■ EXERCISE OBJECTIVE ■
The line containing "33.8 | 0.612 |" marks where copying starts, so set down that line and each one after it exactly, through the end of the records.

Dataset items:
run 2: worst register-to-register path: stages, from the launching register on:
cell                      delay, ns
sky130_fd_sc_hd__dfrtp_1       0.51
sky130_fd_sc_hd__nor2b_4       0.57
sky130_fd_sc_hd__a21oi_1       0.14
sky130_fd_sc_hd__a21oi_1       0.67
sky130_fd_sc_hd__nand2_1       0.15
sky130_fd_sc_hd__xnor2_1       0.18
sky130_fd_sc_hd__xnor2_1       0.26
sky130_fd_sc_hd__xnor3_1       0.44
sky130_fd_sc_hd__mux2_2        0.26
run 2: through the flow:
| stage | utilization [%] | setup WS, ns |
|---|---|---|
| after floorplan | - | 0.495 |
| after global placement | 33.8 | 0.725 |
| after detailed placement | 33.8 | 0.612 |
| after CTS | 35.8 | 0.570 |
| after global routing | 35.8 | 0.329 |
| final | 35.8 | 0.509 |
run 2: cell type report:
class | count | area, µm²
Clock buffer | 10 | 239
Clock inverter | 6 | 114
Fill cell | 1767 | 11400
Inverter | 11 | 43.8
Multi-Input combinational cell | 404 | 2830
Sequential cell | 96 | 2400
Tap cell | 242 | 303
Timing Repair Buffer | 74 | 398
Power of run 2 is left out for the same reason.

■ OUTPUT ■
| after detailed placement | 33.8 | 0.612 |
| after CTS | 35.8 | 0.570 |
| after global routing | 35.8 | 0.329 |
| final | 35.8 | 0.509 |
run 2: cell type report:
class | count | area, µm²
Clock buffer | 10 | 239
Clock inverter | 6 | 114
Fill cell | 1767 | 11400
Inverter | 11 | 43.8
Multi-Input combinational cell | 404 | 2830
Sequential cell | 96 | 2400
Tap cell | 242 | 303
Timing Repair Buffer | 74 | 398
Power of run 2 is left out for the same reason.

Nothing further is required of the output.